■ **DIRECTIONS**
Find how many lines in the data below mention "production". Give the number only.
^^^^^^^^^^^^^^^^
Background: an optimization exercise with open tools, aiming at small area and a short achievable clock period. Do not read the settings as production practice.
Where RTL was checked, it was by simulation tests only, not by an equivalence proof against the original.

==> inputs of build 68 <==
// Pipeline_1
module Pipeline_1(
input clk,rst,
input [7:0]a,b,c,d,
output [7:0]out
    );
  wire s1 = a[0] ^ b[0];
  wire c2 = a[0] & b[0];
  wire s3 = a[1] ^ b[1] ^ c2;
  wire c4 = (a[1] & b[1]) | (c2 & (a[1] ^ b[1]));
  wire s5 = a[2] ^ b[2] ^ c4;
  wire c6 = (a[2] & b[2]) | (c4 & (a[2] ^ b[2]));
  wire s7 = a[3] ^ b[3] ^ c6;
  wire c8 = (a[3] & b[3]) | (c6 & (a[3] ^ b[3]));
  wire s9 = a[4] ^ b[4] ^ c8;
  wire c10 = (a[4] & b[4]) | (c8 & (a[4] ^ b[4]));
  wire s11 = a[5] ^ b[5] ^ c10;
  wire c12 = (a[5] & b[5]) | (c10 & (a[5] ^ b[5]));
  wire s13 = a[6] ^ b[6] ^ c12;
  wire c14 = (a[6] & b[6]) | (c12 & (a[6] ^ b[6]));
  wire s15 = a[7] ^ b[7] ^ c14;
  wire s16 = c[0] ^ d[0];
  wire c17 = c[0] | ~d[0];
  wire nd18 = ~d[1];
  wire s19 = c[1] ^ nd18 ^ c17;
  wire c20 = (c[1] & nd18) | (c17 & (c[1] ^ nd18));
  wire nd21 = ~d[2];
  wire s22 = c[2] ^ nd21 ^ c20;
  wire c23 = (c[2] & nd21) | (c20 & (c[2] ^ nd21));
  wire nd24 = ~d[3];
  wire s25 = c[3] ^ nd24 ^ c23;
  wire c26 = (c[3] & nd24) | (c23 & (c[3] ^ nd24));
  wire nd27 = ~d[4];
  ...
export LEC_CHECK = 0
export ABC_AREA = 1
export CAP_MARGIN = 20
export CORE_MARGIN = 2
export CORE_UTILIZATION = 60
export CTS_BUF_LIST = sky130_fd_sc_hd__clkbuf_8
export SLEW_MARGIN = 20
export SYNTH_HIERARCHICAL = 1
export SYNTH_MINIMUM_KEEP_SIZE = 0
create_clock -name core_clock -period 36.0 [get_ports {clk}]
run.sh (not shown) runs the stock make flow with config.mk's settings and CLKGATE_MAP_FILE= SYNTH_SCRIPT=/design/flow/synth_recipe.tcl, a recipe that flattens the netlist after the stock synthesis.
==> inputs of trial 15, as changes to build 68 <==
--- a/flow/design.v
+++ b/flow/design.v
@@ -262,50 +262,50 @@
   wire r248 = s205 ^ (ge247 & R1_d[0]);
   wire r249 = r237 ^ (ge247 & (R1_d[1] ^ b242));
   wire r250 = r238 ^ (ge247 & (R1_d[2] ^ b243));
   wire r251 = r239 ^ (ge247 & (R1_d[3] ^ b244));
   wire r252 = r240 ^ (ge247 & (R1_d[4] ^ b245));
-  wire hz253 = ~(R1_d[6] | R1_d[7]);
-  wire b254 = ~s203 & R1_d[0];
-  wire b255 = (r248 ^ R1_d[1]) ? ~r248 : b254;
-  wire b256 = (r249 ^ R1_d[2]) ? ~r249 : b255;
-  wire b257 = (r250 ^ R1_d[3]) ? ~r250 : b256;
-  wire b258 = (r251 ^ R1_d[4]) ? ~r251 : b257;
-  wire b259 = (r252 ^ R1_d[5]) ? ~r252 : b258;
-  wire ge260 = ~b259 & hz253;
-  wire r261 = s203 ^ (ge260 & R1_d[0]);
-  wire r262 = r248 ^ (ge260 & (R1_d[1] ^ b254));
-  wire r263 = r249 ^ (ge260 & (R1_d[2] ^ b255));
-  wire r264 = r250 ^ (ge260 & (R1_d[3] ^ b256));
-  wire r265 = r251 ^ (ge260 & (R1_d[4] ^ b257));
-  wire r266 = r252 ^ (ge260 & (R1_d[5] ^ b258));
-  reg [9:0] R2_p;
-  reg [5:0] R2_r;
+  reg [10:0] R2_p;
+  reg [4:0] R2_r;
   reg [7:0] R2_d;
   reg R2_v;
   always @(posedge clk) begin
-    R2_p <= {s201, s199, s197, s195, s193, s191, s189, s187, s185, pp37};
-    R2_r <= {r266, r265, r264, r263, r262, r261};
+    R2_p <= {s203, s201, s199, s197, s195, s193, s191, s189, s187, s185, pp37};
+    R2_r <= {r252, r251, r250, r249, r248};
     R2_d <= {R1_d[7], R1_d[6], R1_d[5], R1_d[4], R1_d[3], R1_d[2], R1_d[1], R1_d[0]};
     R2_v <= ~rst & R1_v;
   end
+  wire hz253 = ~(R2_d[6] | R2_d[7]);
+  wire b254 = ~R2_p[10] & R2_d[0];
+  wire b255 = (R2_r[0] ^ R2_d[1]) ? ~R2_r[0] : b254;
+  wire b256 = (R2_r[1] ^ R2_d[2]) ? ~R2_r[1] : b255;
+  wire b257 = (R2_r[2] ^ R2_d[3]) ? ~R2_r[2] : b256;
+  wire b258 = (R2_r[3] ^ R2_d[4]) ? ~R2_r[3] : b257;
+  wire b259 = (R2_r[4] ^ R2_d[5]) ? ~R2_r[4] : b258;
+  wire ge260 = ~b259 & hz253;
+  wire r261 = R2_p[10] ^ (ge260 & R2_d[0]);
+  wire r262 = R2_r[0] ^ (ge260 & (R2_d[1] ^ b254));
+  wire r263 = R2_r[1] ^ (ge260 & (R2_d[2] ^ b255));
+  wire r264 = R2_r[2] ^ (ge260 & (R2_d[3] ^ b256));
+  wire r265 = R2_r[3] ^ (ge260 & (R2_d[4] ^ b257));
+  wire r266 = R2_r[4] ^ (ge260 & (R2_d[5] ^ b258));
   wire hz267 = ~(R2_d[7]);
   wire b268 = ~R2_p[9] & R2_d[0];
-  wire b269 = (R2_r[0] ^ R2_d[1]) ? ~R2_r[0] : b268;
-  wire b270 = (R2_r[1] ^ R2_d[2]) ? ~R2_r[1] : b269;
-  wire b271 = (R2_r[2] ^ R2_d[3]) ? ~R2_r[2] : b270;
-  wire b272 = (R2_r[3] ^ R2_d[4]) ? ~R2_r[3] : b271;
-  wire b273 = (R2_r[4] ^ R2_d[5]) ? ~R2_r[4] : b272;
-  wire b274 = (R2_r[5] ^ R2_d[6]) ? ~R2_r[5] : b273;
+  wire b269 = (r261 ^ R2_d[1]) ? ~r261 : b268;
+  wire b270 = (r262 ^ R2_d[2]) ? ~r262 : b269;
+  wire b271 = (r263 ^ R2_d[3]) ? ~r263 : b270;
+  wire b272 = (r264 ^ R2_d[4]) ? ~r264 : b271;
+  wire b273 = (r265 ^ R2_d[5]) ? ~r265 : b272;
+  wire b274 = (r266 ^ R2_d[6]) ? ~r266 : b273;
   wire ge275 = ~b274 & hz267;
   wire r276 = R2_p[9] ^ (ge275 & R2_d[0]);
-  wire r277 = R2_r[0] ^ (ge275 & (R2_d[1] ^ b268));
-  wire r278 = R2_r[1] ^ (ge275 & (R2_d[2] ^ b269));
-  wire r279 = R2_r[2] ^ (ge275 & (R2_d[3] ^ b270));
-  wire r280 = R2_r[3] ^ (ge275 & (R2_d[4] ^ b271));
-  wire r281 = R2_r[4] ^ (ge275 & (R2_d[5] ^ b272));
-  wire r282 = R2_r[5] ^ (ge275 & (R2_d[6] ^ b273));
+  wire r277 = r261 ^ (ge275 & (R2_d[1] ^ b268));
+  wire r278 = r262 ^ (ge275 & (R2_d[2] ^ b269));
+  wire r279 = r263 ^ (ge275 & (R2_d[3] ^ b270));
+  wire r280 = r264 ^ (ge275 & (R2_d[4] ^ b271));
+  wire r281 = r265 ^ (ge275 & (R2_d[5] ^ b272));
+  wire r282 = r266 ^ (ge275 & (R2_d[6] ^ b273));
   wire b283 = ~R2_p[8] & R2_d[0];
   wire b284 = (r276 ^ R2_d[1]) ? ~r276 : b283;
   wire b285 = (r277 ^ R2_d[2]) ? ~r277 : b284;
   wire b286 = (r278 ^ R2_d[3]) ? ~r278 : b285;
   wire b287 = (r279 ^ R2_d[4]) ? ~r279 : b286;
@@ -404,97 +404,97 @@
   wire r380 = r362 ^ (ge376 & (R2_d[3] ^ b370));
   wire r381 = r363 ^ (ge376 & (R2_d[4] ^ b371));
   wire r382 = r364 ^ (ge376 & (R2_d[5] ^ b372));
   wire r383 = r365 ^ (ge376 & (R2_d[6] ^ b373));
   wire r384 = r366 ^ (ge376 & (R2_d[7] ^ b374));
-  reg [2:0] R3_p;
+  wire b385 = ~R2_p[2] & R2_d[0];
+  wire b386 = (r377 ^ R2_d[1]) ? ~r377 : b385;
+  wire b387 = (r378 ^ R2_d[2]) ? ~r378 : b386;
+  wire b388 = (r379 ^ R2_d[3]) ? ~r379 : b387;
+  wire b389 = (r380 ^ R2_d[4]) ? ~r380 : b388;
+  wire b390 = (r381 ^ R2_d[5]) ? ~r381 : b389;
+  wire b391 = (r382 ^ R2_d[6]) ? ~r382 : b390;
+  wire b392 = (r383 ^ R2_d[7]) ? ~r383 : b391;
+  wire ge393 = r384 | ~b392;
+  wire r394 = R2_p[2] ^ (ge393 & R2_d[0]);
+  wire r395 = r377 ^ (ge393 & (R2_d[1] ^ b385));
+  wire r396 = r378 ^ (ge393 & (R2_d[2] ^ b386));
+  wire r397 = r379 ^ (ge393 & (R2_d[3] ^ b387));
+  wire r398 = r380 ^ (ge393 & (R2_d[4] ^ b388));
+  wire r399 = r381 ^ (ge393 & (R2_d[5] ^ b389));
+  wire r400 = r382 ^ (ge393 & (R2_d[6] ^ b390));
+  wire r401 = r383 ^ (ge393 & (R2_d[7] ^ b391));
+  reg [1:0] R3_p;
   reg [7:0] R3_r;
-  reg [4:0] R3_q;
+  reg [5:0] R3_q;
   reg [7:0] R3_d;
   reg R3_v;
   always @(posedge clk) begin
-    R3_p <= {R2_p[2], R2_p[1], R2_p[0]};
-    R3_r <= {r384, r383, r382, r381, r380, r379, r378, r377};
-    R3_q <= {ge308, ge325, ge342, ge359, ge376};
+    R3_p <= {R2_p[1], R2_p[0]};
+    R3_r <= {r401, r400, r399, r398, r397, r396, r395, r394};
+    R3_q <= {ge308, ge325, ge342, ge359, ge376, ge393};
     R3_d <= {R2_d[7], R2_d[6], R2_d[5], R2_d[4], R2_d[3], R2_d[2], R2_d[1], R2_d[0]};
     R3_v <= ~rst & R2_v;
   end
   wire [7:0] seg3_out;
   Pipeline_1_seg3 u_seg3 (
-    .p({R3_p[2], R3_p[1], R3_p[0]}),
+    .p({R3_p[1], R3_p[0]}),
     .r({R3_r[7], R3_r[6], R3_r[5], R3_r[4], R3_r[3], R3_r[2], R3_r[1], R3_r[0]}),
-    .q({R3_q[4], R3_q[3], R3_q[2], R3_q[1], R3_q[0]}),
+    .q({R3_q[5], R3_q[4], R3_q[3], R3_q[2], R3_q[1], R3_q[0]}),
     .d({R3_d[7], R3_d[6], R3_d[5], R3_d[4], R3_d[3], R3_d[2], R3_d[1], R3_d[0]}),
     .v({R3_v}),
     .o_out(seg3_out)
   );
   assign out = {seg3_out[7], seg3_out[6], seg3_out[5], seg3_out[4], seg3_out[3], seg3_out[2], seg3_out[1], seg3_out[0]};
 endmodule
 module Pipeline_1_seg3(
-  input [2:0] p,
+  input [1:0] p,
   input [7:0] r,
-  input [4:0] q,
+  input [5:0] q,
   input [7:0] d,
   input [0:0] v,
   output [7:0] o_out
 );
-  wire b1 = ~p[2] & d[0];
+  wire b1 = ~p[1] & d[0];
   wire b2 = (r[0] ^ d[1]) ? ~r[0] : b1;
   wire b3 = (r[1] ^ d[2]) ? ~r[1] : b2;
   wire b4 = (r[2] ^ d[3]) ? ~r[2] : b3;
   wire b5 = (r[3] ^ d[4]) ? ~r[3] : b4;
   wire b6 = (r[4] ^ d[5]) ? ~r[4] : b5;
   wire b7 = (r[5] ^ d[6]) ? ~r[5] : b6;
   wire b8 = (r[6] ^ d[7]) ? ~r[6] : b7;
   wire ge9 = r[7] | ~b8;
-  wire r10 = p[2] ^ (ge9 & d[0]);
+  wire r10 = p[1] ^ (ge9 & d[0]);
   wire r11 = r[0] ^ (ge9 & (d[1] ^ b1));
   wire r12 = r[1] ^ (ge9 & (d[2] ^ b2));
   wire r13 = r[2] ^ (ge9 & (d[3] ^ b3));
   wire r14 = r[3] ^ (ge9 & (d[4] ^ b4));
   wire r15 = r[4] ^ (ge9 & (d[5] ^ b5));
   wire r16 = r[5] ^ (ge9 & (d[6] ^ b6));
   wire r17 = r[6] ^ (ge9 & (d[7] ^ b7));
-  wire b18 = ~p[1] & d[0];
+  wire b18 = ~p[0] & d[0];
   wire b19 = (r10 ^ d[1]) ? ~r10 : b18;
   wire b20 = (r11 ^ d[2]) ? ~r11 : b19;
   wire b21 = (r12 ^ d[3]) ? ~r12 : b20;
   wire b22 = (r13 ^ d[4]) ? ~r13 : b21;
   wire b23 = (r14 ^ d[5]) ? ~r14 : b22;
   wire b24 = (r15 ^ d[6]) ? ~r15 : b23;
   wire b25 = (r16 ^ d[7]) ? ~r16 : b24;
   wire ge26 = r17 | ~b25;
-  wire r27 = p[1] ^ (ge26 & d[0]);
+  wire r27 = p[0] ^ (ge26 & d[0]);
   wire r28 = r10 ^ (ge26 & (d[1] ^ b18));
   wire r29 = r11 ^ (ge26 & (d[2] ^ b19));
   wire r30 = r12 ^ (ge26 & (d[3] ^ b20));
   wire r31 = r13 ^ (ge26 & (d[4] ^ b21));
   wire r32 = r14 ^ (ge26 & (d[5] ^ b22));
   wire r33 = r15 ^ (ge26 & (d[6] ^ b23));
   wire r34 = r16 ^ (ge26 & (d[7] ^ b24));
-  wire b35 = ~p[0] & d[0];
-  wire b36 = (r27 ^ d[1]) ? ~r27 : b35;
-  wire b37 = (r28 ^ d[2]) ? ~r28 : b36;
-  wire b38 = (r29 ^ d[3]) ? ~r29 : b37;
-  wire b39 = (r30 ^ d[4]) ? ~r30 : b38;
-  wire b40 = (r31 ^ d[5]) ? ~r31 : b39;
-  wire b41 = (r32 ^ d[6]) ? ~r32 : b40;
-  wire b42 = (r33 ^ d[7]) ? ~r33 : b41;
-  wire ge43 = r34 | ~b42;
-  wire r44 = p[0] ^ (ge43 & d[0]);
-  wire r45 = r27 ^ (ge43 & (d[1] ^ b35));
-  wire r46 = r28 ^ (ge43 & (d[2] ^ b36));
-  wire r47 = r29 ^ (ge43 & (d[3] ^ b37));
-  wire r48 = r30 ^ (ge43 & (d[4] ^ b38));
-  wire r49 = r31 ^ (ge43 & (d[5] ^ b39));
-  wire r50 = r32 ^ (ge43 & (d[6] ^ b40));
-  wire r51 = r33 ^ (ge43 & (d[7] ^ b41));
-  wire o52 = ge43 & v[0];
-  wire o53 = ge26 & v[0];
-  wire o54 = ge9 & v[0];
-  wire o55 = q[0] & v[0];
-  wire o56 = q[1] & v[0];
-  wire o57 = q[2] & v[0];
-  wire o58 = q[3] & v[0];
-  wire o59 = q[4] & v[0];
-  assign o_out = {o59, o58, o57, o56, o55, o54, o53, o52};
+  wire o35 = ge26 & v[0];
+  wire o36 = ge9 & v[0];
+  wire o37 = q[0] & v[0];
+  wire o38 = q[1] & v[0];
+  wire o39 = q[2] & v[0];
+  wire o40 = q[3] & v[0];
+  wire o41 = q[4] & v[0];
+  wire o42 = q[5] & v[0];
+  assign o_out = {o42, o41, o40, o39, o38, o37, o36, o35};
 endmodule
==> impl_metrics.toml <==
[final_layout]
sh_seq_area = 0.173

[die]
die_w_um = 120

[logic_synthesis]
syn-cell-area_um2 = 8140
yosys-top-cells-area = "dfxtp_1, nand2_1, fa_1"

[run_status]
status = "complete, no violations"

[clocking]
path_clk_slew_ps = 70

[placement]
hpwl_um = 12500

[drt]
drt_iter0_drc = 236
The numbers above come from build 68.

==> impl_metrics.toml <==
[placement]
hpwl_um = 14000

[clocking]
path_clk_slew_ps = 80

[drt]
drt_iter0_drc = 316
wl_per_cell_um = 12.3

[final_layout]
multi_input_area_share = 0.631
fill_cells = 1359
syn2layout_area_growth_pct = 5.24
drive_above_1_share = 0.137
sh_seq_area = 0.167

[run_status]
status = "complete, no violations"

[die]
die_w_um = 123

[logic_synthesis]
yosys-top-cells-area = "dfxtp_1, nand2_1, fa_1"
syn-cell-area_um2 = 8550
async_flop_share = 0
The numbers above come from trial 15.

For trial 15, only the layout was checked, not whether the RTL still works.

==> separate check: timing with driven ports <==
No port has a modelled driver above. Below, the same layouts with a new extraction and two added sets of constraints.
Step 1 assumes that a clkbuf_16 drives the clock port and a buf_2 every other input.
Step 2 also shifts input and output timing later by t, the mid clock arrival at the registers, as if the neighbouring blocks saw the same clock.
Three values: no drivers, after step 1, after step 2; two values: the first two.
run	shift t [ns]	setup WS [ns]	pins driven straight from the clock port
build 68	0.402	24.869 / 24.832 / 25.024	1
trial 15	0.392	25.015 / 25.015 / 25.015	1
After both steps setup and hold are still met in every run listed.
^^^^^^^^^^^^^^^^
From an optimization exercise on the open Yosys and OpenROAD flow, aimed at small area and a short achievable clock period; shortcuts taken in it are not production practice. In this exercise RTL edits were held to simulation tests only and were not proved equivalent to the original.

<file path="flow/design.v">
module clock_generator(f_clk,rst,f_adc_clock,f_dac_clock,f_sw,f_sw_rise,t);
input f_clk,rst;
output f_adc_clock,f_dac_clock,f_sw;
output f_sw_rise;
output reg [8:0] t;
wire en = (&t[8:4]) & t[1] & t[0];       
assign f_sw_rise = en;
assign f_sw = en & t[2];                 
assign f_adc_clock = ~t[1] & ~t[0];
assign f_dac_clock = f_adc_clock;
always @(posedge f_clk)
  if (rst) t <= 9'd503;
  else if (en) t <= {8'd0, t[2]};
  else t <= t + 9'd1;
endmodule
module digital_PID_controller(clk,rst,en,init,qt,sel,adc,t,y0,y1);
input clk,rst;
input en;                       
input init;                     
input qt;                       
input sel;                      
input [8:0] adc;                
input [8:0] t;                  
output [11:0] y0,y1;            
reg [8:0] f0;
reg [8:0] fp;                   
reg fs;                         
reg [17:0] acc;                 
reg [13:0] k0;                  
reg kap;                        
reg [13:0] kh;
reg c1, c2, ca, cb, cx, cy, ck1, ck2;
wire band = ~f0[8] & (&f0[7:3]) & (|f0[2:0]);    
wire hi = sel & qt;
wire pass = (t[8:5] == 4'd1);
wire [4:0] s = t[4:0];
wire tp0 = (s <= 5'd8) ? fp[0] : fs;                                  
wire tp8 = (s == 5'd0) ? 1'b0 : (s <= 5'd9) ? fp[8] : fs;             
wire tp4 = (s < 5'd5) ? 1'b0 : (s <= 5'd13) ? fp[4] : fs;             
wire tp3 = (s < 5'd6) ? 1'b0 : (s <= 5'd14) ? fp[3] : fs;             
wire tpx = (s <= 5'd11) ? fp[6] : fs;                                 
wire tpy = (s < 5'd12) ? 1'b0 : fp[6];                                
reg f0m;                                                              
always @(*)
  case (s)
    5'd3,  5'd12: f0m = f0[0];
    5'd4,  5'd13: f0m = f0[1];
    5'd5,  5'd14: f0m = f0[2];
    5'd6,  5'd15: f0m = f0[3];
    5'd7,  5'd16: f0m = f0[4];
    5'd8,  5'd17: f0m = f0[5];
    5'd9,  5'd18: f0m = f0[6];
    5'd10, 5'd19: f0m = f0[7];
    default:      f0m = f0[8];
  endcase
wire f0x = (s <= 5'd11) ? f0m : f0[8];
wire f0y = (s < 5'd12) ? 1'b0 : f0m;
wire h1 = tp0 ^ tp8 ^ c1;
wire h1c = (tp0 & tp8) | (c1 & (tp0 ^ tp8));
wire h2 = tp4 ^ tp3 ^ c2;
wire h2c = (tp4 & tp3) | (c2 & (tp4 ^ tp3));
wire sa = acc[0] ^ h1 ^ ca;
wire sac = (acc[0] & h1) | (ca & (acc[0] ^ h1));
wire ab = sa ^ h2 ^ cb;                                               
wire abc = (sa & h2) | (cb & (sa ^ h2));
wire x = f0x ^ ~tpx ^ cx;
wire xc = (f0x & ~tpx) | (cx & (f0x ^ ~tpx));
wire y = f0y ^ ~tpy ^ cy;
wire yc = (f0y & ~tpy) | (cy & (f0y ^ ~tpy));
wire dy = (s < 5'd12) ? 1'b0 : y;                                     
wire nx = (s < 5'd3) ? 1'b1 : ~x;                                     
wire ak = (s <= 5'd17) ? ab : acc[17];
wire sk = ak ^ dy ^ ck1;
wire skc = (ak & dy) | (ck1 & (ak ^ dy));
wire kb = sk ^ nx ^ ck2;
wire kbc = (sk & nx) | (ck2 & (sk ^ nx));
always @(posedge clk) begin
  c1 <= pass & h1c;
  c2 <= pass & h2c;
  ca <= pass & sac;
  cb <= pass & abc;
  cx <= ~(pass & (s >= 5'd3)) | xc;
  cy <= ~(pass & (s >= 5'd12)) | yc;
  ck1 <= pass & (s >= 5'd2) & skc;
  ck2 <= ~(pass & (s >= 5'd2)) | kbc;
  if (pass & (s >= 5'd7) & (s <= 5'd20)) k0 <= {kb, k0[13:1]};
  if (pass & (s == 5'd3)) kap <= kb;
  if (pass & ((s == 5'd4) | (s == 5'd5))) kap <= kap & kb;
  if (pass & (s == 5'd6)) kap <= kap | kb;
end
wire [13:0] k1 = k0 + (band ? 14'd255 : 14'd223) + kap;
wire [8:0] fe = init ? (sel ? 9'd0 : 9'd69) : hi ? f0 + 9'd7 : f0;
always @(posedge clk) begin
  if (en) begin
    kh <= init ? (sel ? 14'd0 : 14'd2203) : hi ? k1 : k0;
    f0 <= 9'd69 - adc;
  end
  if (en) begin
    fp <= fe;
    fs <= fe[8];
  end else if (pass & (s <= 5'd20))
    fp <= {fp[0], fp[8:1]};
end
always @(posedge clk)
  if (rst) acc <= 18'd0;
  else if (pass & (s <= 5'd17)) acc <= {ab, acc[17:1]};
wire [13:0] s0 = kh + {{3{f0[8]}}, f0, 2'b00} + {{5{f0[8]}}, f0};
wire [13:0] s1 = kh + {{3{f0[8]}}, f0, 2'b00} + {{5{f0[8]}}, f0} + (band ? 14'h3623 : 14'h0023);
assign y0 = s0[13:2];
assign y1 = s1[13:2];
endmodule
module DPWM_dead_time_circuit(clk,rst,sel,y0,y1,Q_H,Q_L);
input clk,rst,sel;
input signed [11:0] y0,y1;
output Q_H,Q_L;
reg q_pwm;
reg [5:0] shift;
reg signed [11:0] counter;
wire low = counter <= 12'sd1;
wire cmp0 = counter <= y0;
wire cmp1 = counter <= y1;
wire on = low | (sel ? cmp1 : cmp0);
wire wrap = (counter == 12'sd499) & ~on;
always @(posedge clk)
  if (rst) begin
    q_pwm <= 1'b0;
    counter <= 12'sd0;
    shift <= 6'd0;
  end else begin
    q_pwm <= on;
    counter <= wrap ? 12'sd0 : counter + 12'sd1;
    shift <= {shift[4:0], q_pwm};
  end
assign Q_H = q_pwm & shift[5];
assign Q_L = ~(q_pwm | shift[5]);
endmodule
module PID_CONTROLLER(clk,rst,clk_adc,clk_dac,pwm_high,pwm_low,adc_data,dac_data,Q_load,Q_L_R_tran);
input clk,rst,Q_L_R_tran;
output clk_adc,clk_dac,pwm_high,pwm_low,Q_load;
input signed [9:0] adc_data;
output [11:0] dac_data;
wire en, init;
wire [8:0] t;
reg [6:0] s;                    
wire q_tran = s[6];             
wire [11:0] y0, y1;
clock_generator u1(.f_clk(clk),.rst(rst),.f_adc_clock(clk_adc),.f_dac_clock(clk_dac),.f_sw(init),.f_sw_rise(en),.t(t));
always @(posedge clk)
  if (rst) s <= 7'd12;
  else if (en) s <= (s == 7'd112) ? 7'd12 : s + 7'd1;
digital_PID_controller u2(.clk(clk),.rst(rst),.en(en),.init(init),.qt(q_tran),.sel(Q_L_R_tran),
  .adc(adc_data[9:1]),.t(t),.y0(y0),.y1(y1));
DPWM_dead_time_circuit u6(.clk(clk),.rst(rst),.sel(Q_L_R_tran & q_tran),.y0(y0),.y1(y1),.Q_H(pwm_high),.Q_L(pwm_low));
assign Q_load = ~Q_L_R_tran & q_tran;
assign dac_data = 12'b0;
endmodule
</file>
^^^^^^^^^^^^^^^^
■ **WRITTEN RESPONSE**
2